According to the present invention, it is possible to obtain a molded article having more excellent transferability while maintaining the surface accuracy of the mold.

Claims (10)

[Claims] 1. A heat insulating layer is provided on at least a part of a mold wall surface constituting a cavity, a center line average roughness (Ra) of a mirror surface portion on the outermost surface of the cavity is 0.1 μm or less, and a maximum height (Rmax). Melt molding a thermoplastic resin using a mold having a diameter of 1.0 μm or less. 2. The heat insulation layer is formed on a mold cavity wall surface having a center line average roughness (Ra) of a mirror surface portion of 0.1 μm or less and a maximum height (Rmax) of 1.0 μm or less. The method of claim 1, wherein: 3. The method according to claim 1, wherein the heat insulating layer is made of a resin or a composition thereof. 4. The resin according to claim 3, wherein the resin is a polyimide resin.
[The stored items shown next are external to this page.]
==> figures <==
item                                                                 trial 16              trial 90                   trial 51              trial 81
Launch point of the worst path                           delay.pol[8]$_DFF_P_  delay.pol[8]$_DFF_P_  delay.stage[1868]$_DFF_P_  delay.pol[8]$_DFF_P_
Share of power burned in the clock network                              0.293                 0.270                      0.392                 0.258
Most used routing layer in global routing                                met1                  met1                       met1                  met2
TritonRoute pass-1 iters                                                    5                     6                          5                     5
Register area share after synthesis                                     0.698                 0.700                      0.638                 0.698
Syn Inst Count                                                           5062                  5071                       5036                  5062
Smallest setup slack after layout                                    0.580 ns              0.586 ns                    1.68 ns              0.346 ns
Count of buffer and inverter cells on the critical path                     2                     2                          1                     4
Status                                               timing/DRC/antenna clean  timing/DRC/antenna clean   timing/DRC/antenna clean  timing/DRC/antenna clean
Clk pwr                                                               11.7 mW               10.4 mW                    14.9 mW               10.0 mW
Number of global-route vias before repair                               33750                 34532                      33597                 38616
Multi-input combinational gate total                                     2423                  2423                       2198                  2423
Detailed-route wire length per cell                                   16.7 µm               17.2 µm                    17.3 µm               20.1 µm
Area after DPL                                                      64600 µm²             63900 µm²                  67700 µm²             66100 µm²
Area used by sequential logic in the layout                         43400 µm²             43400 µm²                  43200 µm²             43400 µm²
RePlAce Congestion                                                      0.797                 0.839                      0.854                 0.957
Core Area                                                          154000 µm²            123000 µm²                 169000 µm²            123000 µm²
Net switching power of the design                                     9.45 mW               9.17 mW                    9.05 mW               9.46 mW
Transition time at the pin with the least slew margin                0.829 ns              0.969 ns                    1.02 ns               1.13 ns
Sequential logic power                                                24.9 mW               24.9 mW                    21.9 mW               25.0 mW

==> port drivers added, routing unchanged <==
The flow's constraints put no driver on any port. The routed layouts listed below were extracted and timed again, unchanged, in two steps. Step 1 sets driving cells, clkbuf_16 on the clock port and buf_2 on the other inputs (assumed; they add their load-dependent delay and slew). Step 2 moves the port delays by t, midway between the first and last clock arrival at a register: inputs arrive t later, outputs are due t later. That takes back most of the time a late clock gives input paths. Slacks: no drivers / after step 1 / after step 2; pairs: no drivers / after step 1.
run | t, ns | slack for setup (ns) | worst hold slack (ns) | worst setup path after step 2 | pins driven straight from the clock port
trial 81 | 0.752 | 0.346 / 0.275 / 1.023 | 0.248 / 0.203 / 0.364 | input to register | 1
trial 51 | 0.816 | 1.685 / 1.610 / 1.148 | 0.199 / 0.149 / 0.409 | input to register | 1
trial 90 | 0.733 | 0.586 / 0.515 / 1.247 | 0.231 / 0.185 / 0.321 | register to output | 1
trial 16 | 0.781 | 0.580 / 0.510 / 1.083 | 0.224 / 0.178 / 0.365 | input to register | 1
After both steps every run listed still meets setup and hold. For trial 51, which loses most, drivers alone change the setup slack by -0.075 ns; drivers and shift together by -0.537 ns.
Context: an optimization exercise on an open-source flow, tuned for small area. The choices shown serve that exercise and are no tape-out recipe.
The RTL was checked by simulation tests, not by an equivalence proof against the original design.
No activity file was given, so power comes from the tool's default toggle rates. The flow treats the clock pin as an ideal source, which a real chip does not have.

## before
==> flow/design.v (excerpt) <==
module inst_buffer_top (
    input  logic         clock,
    input  logic         reset,
    input  logic         flush_i,
    input  logic [259:0] if_packet_i,
    input  logic [1:0]   if_valid_num_i,
    input  logic [1:0]   id_ready_num_i,
    output logic [3:0]   buffer_free_o,
    output logic [259:0] id_packet_o,
    output logic [1:0]   id_valid_num_o
);
Settings: LEC_CHECK=0, CAP_MARGIN=20, CORE_MARGIN=2, CORE_UTILIZATION=40, SLEW_MARGIN=20; clock period 6.0 ns.
run.sh (not shown) runs the stock make flow with config.mk's settings and CLKGATE_MAP_FILE= SYNTH_SCRIPT=/design/flow/synth_recipe.tcl, a recipe that flattens the netlist after the stock synthesis.
before completed every stage of the flow, and the final layout passed the timing, DRC and antenna checks.
The inputs of after differ from those of before as listed below.
Settings: setting CTS_BUF_LIST to sky130_fd_sc_hd__clkbuf_4 for the first time; setting ABC_AREA to 1 for the first time.
==> comparison <==
- Per the comparison of after with before, worst-case setup margin in the final layout now sits lower, minimum clock period up 600 ps, total power went up, count of placed standard cells in the final layout, fillers left out up 61%.
- First-pass GRT wire length on after is behind before.
- before → after: register-to-register slack has increased; mapped cell area rose by 0.0016 sq mm.

---

Another version of the RTL of inst_buffer_top (not shown whole).
For scale: ~530 I/O pins, about 41,000 sq um of cells after synthesis.
==> flow/config.mk <==
export PLATFORM = sky130hd
export DESIGN_NAME = inst_buffer_top
export DESIGN_NICKNAME = inst_buffer_top
export VERILOG_FILES = /design/flow/design.v
export SDC_FILE = /design/flow/constraint.sdc
export NUM_CORES = 4
export LEC_CHECK = 0
export CAP_MARGIN = 20
export CORE_MARGIN = 2
export CORE_UTILIZATION = 70
export SLEW_MARGIN = 20
==> flow/constraint.sdc <==
create_clock -name core_clock -period 6.0 [get_ports {clock}]
set_input_delay 1.2000 -clock core_clock [delete_from_list [all_inputs] [get_ports {clock}]]
set_output_delay 1.2000 -clock core_clock [all_outputs]
set_load 0.01 [all_outputs]
standard.sh (not shown) runs the stock make flow with config.mk's settings and CLKGATE_MAP_FILE= SYNTH_SCRIPT=/design/flow/synth_recipe.tcl, a recipe that flattens the netlist after the stock synthesis.
==> flow/flow/run.sh <==
#!/bin/bash
# Standard layout (the standard.sh, including its synthesis script),
# with these changes:
#  - ABC maps the logic with flow/abc_map.script, ORFS's speed script
#    without its buffering and sizing passes (the 6 ns clock leaves plenty
#    of slack); ORFS's scripts are copied to ./scripts with only that file
#    replaced, and SCRIPTS_DIR points there;
#  - the port buffers are made from the smallest buffer cell, buf_1;
#  - placement-time buffering (timing-driven global placement and
#    repair_design) may not use the large buffers and inverters listed in
#    small_buffers.tcl, so fanout trees are built from buf_2/buf_4;
#  - clock tree synthesis clusters up to 30 sinks per leaf buffer and
#    inserts no dummy loads.
set -e
here=$(pwd)
rm -rf scripts
cp -r "$FLOW_HOME/scripts" scripts
cp flow/abc_map.script scripts/abc_speed.script
export SCRIPTS_DIR=$here/scripts
export BUFFER_PORTS_ARGS="-buffer_cell sky130_fd_sc_hd__buf_1"
export PRE_GLOBAL_PLACE_TCL=$here/flow/small_buffers.tcl
export PRE_RESIZE_TCL=$here/flow/small_buffers.tcl
export CTS_ARGS="-sink_clustering_enable -repair_clock_nets -dont_use_dummy_load -sink_clustering_size 30 -sink_clustering_max_diameter 100"
bash standard.sh > standard.log 2>&1
==> flow/flow/abc_map.script <==
&get -n
&st
&syn2
&dch
&nf
&put
==> flow/flow/small_buffers.tcl <==
set_dont_use {sky130_fd_sc_hd__buf_6 sky130_fd_sc_hd__buf_8 sky130_fd_sc_hd__buf_12 sky130_fd_sc_hd__buf_16 sky130_fd_sc_hd__bufbuf_8 sky130_fd_sc_hd__bufbuf_16 sky130_fd_sc_hd__clkbuf_8 sky130_fd_sc_hd__clkbuf_16 sky130_fd_sc_hd__bufinv_8 sky130_fd_sc_hd__bufinv_16 sky130_fd_sc_hd__inv_8 sky130_fd_sc_hd__inv_12 sky130_fd_sc_hd__inv_16 sky130_fd_sc_hd__clkinv_8 sky130_fd_sc_hd__clkinv_16 sky130_fd_sc_hd__clkdlybuf4s*}
The first run finished with timing, DRC and antenna clean.
==> next run, changes <==
==> flow/flow/run.sh (replaced) <==
#!/bin/bash
# Standard layout (the standard.sh), with these changes:
#  - the port buffers are made from the smallest buffer cell, buf_1;
#  - placement-time buffering (timing-driven global placement and
#    repair_design) may not use the large buffers and inverters listed in
#    small_buffers.tcl, so fanout trees are built from buf_2/buf_4;
#  - clock tree synthesis clusters up to 30 sinks per leaf buffer and
#    inserts no dummy loads.
here=$(pwd)
export BUFFER_PORTS_ARGS="-buffer_cell sky130_fd_sc_hd__buf_1"
export PRE_GLOBAL_PLACE_TCL=$here/flow/small_buffers.tcl
export PRE_RESIZE_TCL=$here/flow/small_buffers.tcl
export CTS_ARGS="-sink_clustering_enable -repair_clock_nets -dont_use_dummy_load -sink_clustering_size 30 -sink_clustering_max_diameter 100"
bash standard.sh > standard.log 2>&1
removed: flow/flow/abc_map.script
Clock power is about the same.
Sequential power is about the same.
Final area rises by 1.6%.
Clock-buffer cell count does not change.
Power increases by 2.9%.
Routed wire length climbs by 9.7%.
Die area goes up by 3.9%.
Sequential share of layout area is lower by 1.0 points.
Worst setup slack gets better by 0.091 ns.
Synthesized cell count rose by 14%.
==> next run, changes <==
==> flow/flow/run.sh (replaced) <==
#!/bin/bash
# Standard layout (the standard.sh), with two changes:
#  - the port buffers are made from the smallest buffer cell, buf_1;
#  - clock tree synthesis clusters up to 25 sinks per leaf buffer and
#    inserts no dummy loads.
export BUFFER_PORTS_ARGS="-buffer_cell sky130_fd_sc_hd__buf_1"
export CTS_ARGS="-sink_clustering_enable -repair_clock_nets -dont_use_dummy_load -sink_clustering_size 25 -sink_clustering_max_diameter 100"
bash standard.sh > standard.log 2>&1
Settings changed: CORE_UTILIZATION 70 to 80.
removed: flow/flow/small_buffers.tcl
Outcome: The changed run passed the timing, DRC and antenna checks; non-clock buffer count is lower by 48; via count is higher by 4.7%; cell area stays flat.
==> next run, changes <==
==> flow/flow/run.sh (replaced) <==
#!/bin/bash
# Standard layout (the standard.sh), with two changes:
#  - the port buffers are made from the smallest buffer cell, buf_1;
#  - clock tree synthesis clusters up to 25 sinks per leaf buffer and
#    inserts no dummy loads.
export BUFFER_PORTS_ARGS="-buffer_cell sky130_fd_sc_hd__buf_1"
export CTS_ARGS="-sink_clustering_enable -repair_clock_nets -dont_use_dummy_load -sink_clustering_size 30 -sink_clustering_max_diameter 100"
bash standard.sh > standard.log 2>&1
Settings changed: CORE_UTILIZATION 80 to 70.
Global-route usage went down by 7.5 points.
Worst setup slack gains 0.29 ns.
Combinational power went down by about 2.6%.
First-iteration DRC count went down by 16%.
Total power went down by about 2.3%.
Utilization went down by 10 points.
Worst hold slack loses 0.027 ns.
Via count went down by about 5%.
Clock-buffer cell count went down by 7.
Cell area hardly moves.
==> next run, changes <==
==> flow/flow/run.sh (replaced) <==
#!/bin/bash
# Standard layout (the standard.sh), with two changes:
#  - the port buffers are made from the smallest buffer cell, buf_1;
#  - clock tree synthesis clusters up to 25 sinks per leaf buffer and
#    inserts no dummy loads.
export BUFFER_PORTS_ARGS="-buffer_cell sky130_fd_sc_hd__buf_1"
export CTS_ARGS="-sink_clustering_enable -repair_clock_nets -dont_use_dummy_load -sink_clustering_size 25 -sink_clustering_max_diameter 100"
bash standard.sh > standard.log 2>&1
After rerunning: Cell count is about the same; core utilization increases by 0.24 points; hold slack gets worse by 0.0093 ns; global-route usage barely changes; combinational power hardly moves; sequential power is about the same; total power came out higher by about 1.2%; count of clock-buffer cells in the layout is higher by 7.

-- static timing again, ports no longer ideal --
In the flow no input, the clock included, has a driving cell. The finished layouts below were timed again as built, in two steps. Step 1 (the two cells are an assumption about what drives the block):
set clk [get_ports {clock}]
set_driving_cell -lib_cell sky130_fd_sc_hd__clkbuf_16 $clk
set_driving_cell -lib_cell sky130_fd_sc_hd__buf_2 [delete_from_list [all_inputs] $clk]
Step 2 times the ports against the registers' clock, not the clock port: input delays grow and output delays shrink by t, the midpoint of the rising clock arrivals with the driver on. a / b / c = ideal / step 1 / step 2; a / b = the first two.
run | t, ns | slack for setup (ns) | worst setup path at the end | worst data-port slew with drivers (ns) | pins driven straight from the clock port
before | 0.746 | 0.879 / 0.809 / 1.368 | input to register | 0.12 | 1
after | 1.176 | 0.276 / 0.210 / 1.386 | register to output | 0.09 | 1
the first run of note 2 | 0.675 | 1.152 / 1.087 / 1.362 | input to register | 0.12 | 1
the second run of note 2 | 0.675 | 1.244 / 1.173 / 1.366 | input to register | 0.15 | 1
the third run of note 2 | 0.685 | 1.060 / 0.992 / 1.294 | input to register | 0.17 | 1
the fourth run of note 2 | 0.675 | 1.354 / 1.288 / 1.399 | input to register | 0.14 | 1
the fifth run of note 2 | 0.680 | 1.356 / 1.291 / 1.408 | input to register | 0.13 | 1
After both steps setup and hold are still met in every run listed.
The described method. 5. The method according to claim 1, wherein the heat insulating layer is formed by vapor deposition polymerization. 6. The method according to claim 1, wherein the thermoplastic resin is an alicyclic structure-containing polymer resin. 7. Molded by the method according to claim 1, wherein Ra is 0.1 μm or less and Rmax is 1.0.
A molded article for optical use, which is not more than μm. 8. The maximum length of a portion having a thickness of 2 mm or less is 100.
The molded article for optical use according to claim 7, which is not less than mm. 9. Molded by the method according to claim 1, wherein Ra is 0.02 μm or less and Rmax is 0.2.
A substrate for a magnetic recording medium, which is not more than μm. 10. A heat insulation layer is provided on at least a part of a mold wall surface constituting a cavity, a center line average roughness (Ra) of a mirror surface portion on the outermost surface of the cavity is 0.1 μm or less, and a maximum height (Rmax). Is 1.0 μm or less.